We have always been at our best when we place our patients as our first priority and look next to our profession. Our support of diversity initiatives is a way of doing both. We serve individual patients who come from populations with many different backgrounds. By maintaining inclusive environments, we make sure that all of Massachusetts’ citizens can access our services. We can also make sure that qualified individuals are attracted to our specialty. Just as with Question 1, we must be guided by both our own experiences and careful study of the issues. At a conference, a practice leader was asked, “Does your practice have any diversity initiatives?” He responded that the leadership wanted the most qualified people and did not want to lower any standards. I think the response was not intended to offend, but belied an unconscious assumption that attracting women and minorities means passing over better qualified applicants. Instead we should be conscious that there are many qualified women and under-represented minorities at every stage of our profession. As leaders, our actions can influence their progress to the next stage — hopefully never as a hindrance.

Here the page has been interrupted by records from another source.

What follows belongs to an exercise in optimizing a design on an open flow for small area and a short achievable clock period; a production flow would make more cautious choices. In this exercise RTL edits were held to simulation tests only and were not proved equivalent to the original. No activity file was given, so power comes from the tool's default toggle rates.

==> run R <==
## tally_fmul
module tally_fmul (
    input  wire        clk,
    input  wire        rst,         
    input  wire        in_valid,
    input  wire [31:0] in_a,
    input  wire [31:0] in_b,
    input  wire [2:0]  in_rm,       
    output reg         out_valid,
    output reg  [31:0] out_res,
    output reg  [4:0]  out_flags    
);
==> flow/config.mk <==
export PLATFORM = sky130hd
export DESIGN_NAME = tally_fmul
export DESIGN_NICKNAME = tally_fmul
export VERILOG_FILES = /design/flow/design.v
export SDC_FILE = /design/flow/constraint.sdc
export NUM_CORES = 4
export LEC_CHECK = 0
export CAP_MARGIN = 20
export CORE_MARGIN = 2
export CORE_UTILIZATION = 40
export CTS_CLUSTER_DIAMETER = 100
export CTS_CLUSTER_SIZE = 16
export SLEW_MARGIN = 20
==> flow/constraint.sdc <==
create_clock -name core_clock -period 18.0 [get_ports {clk}]
set_input_delay 3.6000 -clock core_clock [delete_from_list [all_inputs] [get_ports {clk}]]
set_output_delay 3.6000 -clock core_clock [all_outputs]
set_load 0.01 [all_outputs]
standard.sh (not shown) runs the stock make flow with config.mk's settings and CLKGATE_MAP_FILE= SYNTH_SCRIPT=/design/flow/synth_recipe.tcl, a recipe that flattens the netlist after the stock synthesis.
==> flow/flow/run.sh <==
#!/bin/bash
set -euo pipefail
WORK=$(cd "$(dirname "$0")/.." && pwd)
cd "$WORK"
R=$WORK/orfs/results/sky130hd/tally_fmul/base
LIB=$FLOW_HOME/platforms/sky130hd/lib/sky130_fd_sc_hd__tt_025C_1v80.lib
MARGIN=${MARGIN:-13.4}

bash standard.sh synth > "$WORK/log_synth.txt" 2>&1
cp "$R/1_2_yosys.v" "$R/1_2_yosys_standard.v"
python3 "$WORK/flow/fixpol.py" "$LIB" "$R/1_2_yosys_standard.v" "$R/1_2_yosys.v" > "$WORK/log_fixpol.txt" 2>&1
rm -f "$R/1_synth.odb" "$R/1_synth.sdc"

bash standard.sh "BUFFER_PORTS_ARGS=-buffer_cell sky130_fd_sc_hd__buf_2" \
    "SETUP_SLACK_MARGIN=$MARGIN" \
    finish > "$WORK/log_layout.txt" 2>&1
test -f "$WORK/out/final.def"
Other scripts of this flow, unchanged in this note and not shown: flow/flow/fixpol.py
==> inputs of run K, as changes to run R <==
--- a/flow/flow/run.sh
+++ b/flow/flow/run.sh
@@ -11,7 +11,7 @@
 python3 "$WORK/flow/fixpol.py" "$LIB" "$R/1_2_yosys_standard.v" "$R/1_2_yosys.v" > "$WORK/log_fixpol.txt" 2>&1
 rm -f "$R/1_synth.odb" "$R/1_synth.sdc"
 
-bash standard.sh "BUFFER_PORTS_ARGS=-buffer_cell sky130_fd_sc_hd__buf_2" \
+bash standard.sh "BUFFER_PORTS_ARGS=-buffer_cell sky130_fd_sc_hd__buf_1" \
     "SETUP_SLACK_MARGIN=$MARGIN" \
     finish > "$WORK/log_layout.txt" 2>&1
 test -f "$WORK/out/final.def"
- CTS_CLUSTER_SIZE: 16 -> 20
==> inputs of run M, as changes to run R <==
--- a/flow/flow/run.sh
+++ b/flow/flow/run.sh
@@ -4,7 +4,7 @@
 cd "$WORK"
 R=$WORK/orfs/results/sky130hd/tally_fmul/base
 LIB=$FLOW_HOME/platforms/sky130hd/lib/sky130_fd_sc_hd__tt_025C_1v80.lib
-MARGIN=${MARGIN:-13.4}
+MARGIN=${MARGIN:-13.5}
 
 bash standard.sh synth > "$WORK/log_synth.txt" 2>&1
 cp "$R/1_2_yosys.v" "$R/1_2_yosys_standard.v"
==> comparison <==
- Run K passed the timing, design-rule and antenna checks. Run R completed without violations. Run M finished clean.
- Register-to-register slack: run K is worse than run M (0.09 ns).
- Worst setup slack, lowest first: run K, run R, run M.
- The lowest cell count belongs to run K, the highest to run M.
- Flip-flop and latch count is the same in run R and run K.
- Between run M and run R, the lower non-clock buffer count is in run R (gap 10).
- In synthesized area, run R and run M do not differ.
- Power, highest first: run R, run M, run K.
- Clock power: run R > run M > run K.
- Synthesized cell count is the same in run M and run K.
- Against run R, the first-iteration DRC count of run K is lower by about 0.75%.
==> figures <==
                                                                       run R      run M      run K
Run status                                          timing/DRC/antenna clean  timing/DRC/antenna clean  timing/DRC/antenna clean
Transition time of the tightest slew-check pin                      0.926 ns    1.07 ns   0.925 ns
Wire length the detailed router placed on met1                     33,500 um  33,400 um  33,300 um
Reg2reg end                                                          c1r[15]        sd1    s1r[22]
Fraction of power consumed by sequential logic                         18.7%      18.9%      19.0%
Met3 layer wire length in the routed design                          9000 um    8960 um    8850 um
DR WL met2                                                         41,300 um  42,700 um  41,300 um
Worst hold slack                                                    0.328 ns   0.329 ns   0.330 ns
Number of vias per cell                                                 5.86       5.93       5.91
Post-detailed-placement half-perimeter wirelength                  60,500 um  61,200 um  61,800 um
Clk pin slew, worst setup/hold paths                                 0.07 ns    0.07 ns    0.08 ns
Number of antenna diodes                                                   0          1          0
Combinational cell power                                             3580 uW    3550 uW    3570 uW
Clock-net power                                                       525 uW     519 uW     497 uW
Max stage delay on crit path                                         0.31 ns    0.31 ns    0.32 ns
Final wirelength                                                   88,600 um  90,100 um  88,000 um
Number of antenna violations at the first check in global routing          0          2          1
Achievable Freq                                                      218 MHz    218 MHz    217 MHz
Final Wtd Congestion                                                   0.918      0.937      0.958
Placed Instances                                                       3,629      3,627      3,634
Total power consumption of the routed design                         5050 uW    5030 uW    5020 uW

[afterwards: timing with drivers on the ports]
The results above use ideal ports. As a check the final layouts listed here were re-extracted and re-timed, cells and wires unchanged.
Step 1: set_driving_cell puts a clkbuf_16 on clk and a buf_2 on each other input, an assumption about the parent block.
Step 2, shift: input delay + t, output delay - t, t = (earliest + latest rising clock arrival at the registers) / 2. This alone moves slack from input paths to output paths.
Slacks: no drivers / after step 1 / after step 2; pairs: no drivers / after step 1.
run	shift t [ns]	setup slack, ns	slew at the worst register clock pin (ns)
run R	0.625	13.405 / 13.346 / 13.459	0.08 / 0.08
run K	0.619	13.393 / 13.329 / 13.433	0.08 / 0.08
run M	0.627	13.411 / 13.349 / 13.520	0.08 / 0.08
After both steps setup and hold are still met in every run listed.
This design comes from an exercise in tuning for small area and a short achievable clock period on the open sky130 flow, not from production work. In this exercise RTL edits were held to simulation tests only and were not proved equivalent to the original. No run shown here takes its clock network from TritonCTS; it comes from the design's own scripts or RTL. The clock port is modelled as an ideal driver, which makes a skipped or thinned clock tree look cheaper than it is; a real chip needs a root buffer or a tree.

==> flow/design.v (outline; a module is shown in full before it is edited, if it fits) <==
// module chk_unit: 3086 lines
// module chk_a21o: 3 lines
// module chk_a222oi: 3 lines
// module chk_inv: 3 lines
// module chk_nand2: 3 lines
// module chk_nand3: 3 lines
// module chk_nor2: 3 lines
// module chk_oai21: 3 lines
// module chk_oai22: 3 lines
// module chk_xnor2: 3 lines
// module chk_xor2: 3 lines
// module chk_pdec: 14 lines
module chk_unit (
    input  wire        clk,
    input  wire        rst,
    input  wire        in_valid,
    input  wire        in_first,
    input  wire        in_last,
    input  wire [2:0]  in_code,
    input  wire [63:0] in_data,
    input  wire [3:0]  in_nbytes,
    input  wire [2:0]  in_tail,
    output wire        out_valid,
    output wire [31:0] out_value
);
  // ...
==> flow/flow/run.sh <==
#!/bin/bash
# Standard synthesis and placement (port buffers of buf_1 cells), then
# flow/cts.tcl: a two-level clock tree, buf_2 output port buffers and
# dfxtp_2 for the flip-flops behind them; then the standard routing and finish.
set -euo pipefail
export BUFFER_PORTS_ARGS="-buffer_cell sky130_fd_sc_hd__buf_1"
bash standard.sh synth > synth.log 2>&1
bash standard.sh place > place.log 2>&1
RES=$PWD/orfs/results/sky130hd/chk_unit/base
RES=$RES CTS_CELL=sky130_fd_sc_hd__clkbuf_8 CTS_NBUF=4 CTS_SUB=3 CTS_SUB_CELL=sky130_fd_sc_hd__clkbuf_8 OUT_BUF_CELL=sky130_fd_sc_hd__buf_2 OUT_FF_CELL=sky130_fd_sc_hd__dfxtp_2 FANOUT_FF_CELL=sky130_fd_sc_hd__dfxtp_4 FANOUT_FF_MIN=12 IN_BUF_CELL=sky130_fd_sc_hd__buf_2 IN_BUF_MIN=3 openroad -no_init -exit flow/cts.tcl > cts.log 2>&1
cp $RES/4_1_cts.odb $RES/4_cts.odb
bash standard.sh > layout.log 2>&1
==> flow/flow/cts.tcl <==
# Clock tree: the clock port drives a few clkbuf_16, each driving one cluster
# of flip-flops (k-means on their placed positions); then legalize.
set res $::env(RES)
set plat $::env(FLOW_HOME)/platforms/sky130hd
read_lef $plat/lef/sky130_fd_sc_hd.tlef
read_lef $plat/lef/sky130_fd_sc_hd_merged.lef
read_liberty $plat/lib/sky130_fd_sc_hd__tt_025C_1v80.lib
read_db $res/3_place.odb
read_sdc $res/3_place.sdc
source $plat/setRC.tcl
set nclu $::env(CTS_NBUF)
set block [ord::get_db_block]
set db [ord::get_db]
set clk [$block findNet clk]
set sinks {}
foreach it [$clk getITerms] { lappend sinks $it }
set n [llength $sinks]
puts "clock sinks: $n, clusters: $nclu"
# balanced k-means on points (xs, ys): returns list of cluster ids
proc kmeans {xs ys nclu} {
  set n [llength $xs]
  set order [lsort -real -indices $xs]
  set cx {}; set cy {}
  for {set k 0} {$k < $nclu} {incr k} {
    set i [lindex $order [expr {int(($k+0.5)*$n/$nclu)}]]
    lappend cx [lindex $xs $i]; lappend cy [lindex $ys $i]
  }
  set cap [expr {int(ceil(double($n)/$nclu))+2}]
  set asg [lrepeat $n 0]
  for {set iter 0} {$iter < 50} {incr iter} {
    set pairs {}
    for {set i 0} {$i < $n} {incr i} {
      for {set k 0} {$k < $nclu} {incr k} {
        set d [expr {abs([lindex $xs $i]-[lindex $cx $k]) + abs([lindex $ys $i]-[lindex $cy $k])}]
        lappend pairs [list $d $i $k]
      }
    }
    set pairs [lsort -real -index 0 $pairs]
    set asg [lrepeat $n -1]; set cnt [lrepeat $nclu 0]
    foreach p $pairs {
      lassign $p d i k
      if {[lindex $asg $i] >= 0} continue
      if {[lindex $cnt $k] >= $cap} continue
      lset asg $i $k; lset cnt $k [expr {[lindex $cnt $k]+1}]
    }
    set sx [lrepeat $nclu 0.0]; set sy [lrepeat $nclu 0.0]
    for {set i 0} {$i < $n} {incr i} {
      set k [lindex $asg $i]
      lset sx $k [expr {[lindex $sx $k]+[lindex $xs $i]}]
      lset sy $k [expr {[lindex $sy $k]+[lindex $ys $i]}]
    }
    for {set k 0} {$k < $nclu} {incr k} {
      if {[lindex $cnt $k] > 0} {
        lset cx $k [expr {[lindex $sx $k]/[lindex $cnt $k]}]
        lset cy $k [expr {[lindex $sy $k]/[lindex $cnt $k]}]
      }
    }
  }
  return [list $asg $cx $cy]
}
set xs {}; set ys {}
foreach it $sinks {
  set b [[$it getInst] getBBox]
  lappend xs [expr {([$b xMin]+[$b xMax])/2.0}]
  lappend ys [expr {([$b yMin]+[$b yMax])/2.0}]
}
lassign [kmeans $xs $ys $nclu] asg cx cy
set master [$db findMaster $::env(CTS_CELL)]
set w [$master getWidth]; set h [$master getHeight]
set nsub [expr {[info exists ::env(CTS_SUB)] ? $::env(CTS_SUB) : 1}]
proc mkbuf {name x y in {mname ""}} {
  global block master w h db
  set m $master
  if {$mname ne ""} { set m [$db findMaster $mname] }
  set w [$m getWidth]; set h [$m getHeight]
  set inst [odb::dbInst_create $block $m $name]
  $inst setLocation [expr {int($x - $w/2)}] [expr {int($y - $h/2)}]
  $inst setPlacementStatus PLACED
  set net [odb::dbNet_create $block "${name}_net"]
  $net setSigType CLOCK
  [$inst findITerm A] connect $in
  [$inst findITerm X] connect $net
  return $net
}
for {set k 0} {$k < $nclu} {incr k} {
  set idx {}
  for {set i 0} {$i < $n} {incr i} { if {[lindex $asg $i] == $k} { lappend idx $i } }
  if {$nsub <= 1} {
    set net [mkbuf "cts_buf_$k" [lindex $cx $k] [lindex $cy $k] $clk]
    foreach i $idx { set it [lindex $sinks $i]; $it disconnect; $it connect $net }
  } else {
    set sx {}; set sy {}
    foreach i $idx { lappend sx [lindex $xs $i]; lappend sy [lindex $ys $i] }
    lassign [kmeans $sx $sy $nsub] sasg scx scy
    # first-level buffer at the middle of its sub-cluster buffers
    set mx 0.0; set my 0.0
    for {set m 0} {$m < $nsub} {incr m} { set mx [expr {$mx+[lindex $scx $m]/$nsub}]; set my [expr {$my+[lindex $scy $m]/$nsub}] }
    set top [mkbuf "cts_buf_$k" $mx $my $clk]
    for {set m 0} {$m < $nsub} {incr m} {
      set net [mkbuf "cts_buf_${k}_$m" [lindex $scx $m] [lindex $scy $m] $top $::env(CTS_SUB_CELL)]
      for {set j 0} {$j < [llength $idx]} {incr j} {
        if {[lindex $sasg $j] == $m} { set it [lindex $sinks [lindex $idx $j]]; $it disconnect; $it connect $net }
      }
    }
  }
}
# optional: other cells for the output port buffers and for the flip-flops
# that drive them
foreach port [get_ports out_*] {
  set net [$block findNet [get_full_name $port]]
  foreach it [$net getITerms] {
    if {![$it isOutputSignal]} continue
    set buf [$it getInst]
    if {[info exists ::env(OUT_BUF_CELL)] && $::env(OUT_BUF_CELL) ne ""} {
      replace_cell [$buf getName] $::env(OUT_BUF_CELL)
    }
    set in [[$buf findITerm A] getNet]
    foreach it2 [$in getITerms] {
      if {![$it2 isOutputSignal]} continue
      set drv [$it2 getInst]
      if {[info exists ::env(OUT_FF_CELL)] && $::env(OUT_FF_CELL) ne ""
          && [string match "sky130_fd_sc_hd__dfxtp_*" [[$drv getMaster] getName]]} {
        replace_cell [$drv getName] $::env(OUT_FF_CELL)
      }
    }
  }
}
# optional: stronger flip-flops where one drives many loads, and stronger
# input port buffers where one drives several loads
if {[info exists ::env(FANOUT_FF_CELL)] && $::env(FANOUT_FF_CELL) ne ""} {
  foreach inst [$block getInsts] {
    if {![string match "sky130_fd_sc_hd__dfxtp_*" [[$inst getMaster] getName]]} continue
    set q [$inst findITerm Q]
    set net [$q getNet]
    if {$net eq "NULL"} continue
    if {[llength [$net getITerms]] - 1 >= $::env(FANOUT_FF_MIN)} { replace_cell [$inst getName] $::env(FANOUT_FF_CELL) }
  }
}
if {[info exists ::env(IN_BUF_CELL)] && $::env(IN_BUF_CELL) ne ""} {
  foreach port [get_ports in_*] {
    set net [$block findNet [get_full_name $port]]
    foreach it [$net getITerms] {
      set buf [$it getInst]
      set out [[$buf findITerm X] getNet]
      if {[llength [$out getITerms]] - 1 >= $::env(IN_BUF_MIN)} { replace_cell [$buf getName] $::env(IN_BUF_CELL) }
    }
  }
}
detailed_placement
check_placement -verbose
set_propagated_clock [all_clocks]
estimate_parasitics -placement
report_clock_skew
set mx 0
foreach p [all_registers -clock_pins] { set v [get_property $p slew_max]; if {$v > $mx} { set mx $v } }
puts "max clock pin slew (placement estimate): $mx"
report_check_types -max_slew -violators
report_checks -path_delay max -digits 3
write_db $res/4_1_cts.odb
write_sdc $res/4_cts.sdc
==> flow/standard.sh <==
#!/bin/bash
# synth_recipe.tcl (not shown) runs the flow's synth.tcl, then flattens the netlist and writes it again
# the make line also repeats each setting of config.mk as NAME=value (left out here)
make -C /OpenROAD-flow-scripts/flow DESIGN_CONFIG=/design/flow/config.mk WORK_HOME=/design/flow/orfs CLKGATE_MAP_FILE= SYNTH_SCRIPT=/design/flow/synth_recipe.tcl "${@:-finish}"
==> flow/config.mk <==
export PLATFORM = sky130hd
export DESIGN_NAME = chk_unit
export DESIGN_NICKNAME = chk_unit
export VERILOG_FILES = /design/flow/design.v
export SDC_FILE = /design/flow/constraint.sdc
export NUM_CORES = 8
export LEC_CHECK = 0
export CAP_MARGIN = 20
export CORE_MARGIN = 4
export CORE_UTILIZATION = 72
export GPL_TIMING_DRIVEN = 0
export SLEW_MARGIN = 20
export SYNTH_HIERARCHICAL = 1
==> flow/constraint.sdc <==
create_clock -name core_clock -period 40.0 [get_ports {clk}]
set_input_delay 8.0000 -clock core_clock [delete_from_list [all_inputs] [get_ports {clk}]]
set_output_delay 8.0000 -clock core_clock [all_outputs]
set_load 0.01 [all_outputs]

Some practices and some regions of our country do a better job of developing and attracting a diverse workforce. Others do not do as well and have changed little over the past 20 years.

Earlier this summer the Massachusetts General Hospital Radiology Department’s Diversity & Inclusion Committee and Women in Radiology Group invited Dr. Katarzyna Macura to speak on diversity issues. Dr. Macura serves as the Chair of the ACR’s Commission for Women and Diversity. One of our EC members, Dr. Anand Kumar Narayan brought this event to the attention of the MRS and we were happy to provide encouragement and support. Many individuals in our sister organizations and in our academic medical centers are doing very good work. We have much to learn from each other and I hope to further that process during the year.

When exploring diversity, we can also consider the diversity of our professional practices. We are academic and private practice radiologists, radiation oncologists, and physicists. We work in community hospitals, tertiary medical centers, outpatient imaging centers, and teleradiology practices. We work in practices from Cape Cod to Pittsfield. Our profession does well when those experiences are represented. To that end, we are experimenting this year. We have reserved meeting space for our annual meeting on a Saturday, making it easier for members from the western part of the state to attend. I realize that will mean giving up a precious day of the weekend. We hope that the format will allow an exchange of ideas and foster participation. We will continue to leverage remote conferencing tools to make it easier for members who live further away to participate.

I’ll close this letter with the thought that radiology is not a pie to be sliced up, but rather a pie to be expanded and made more delightful. Please enjoy your summer and reach out to us with your ideas during the year.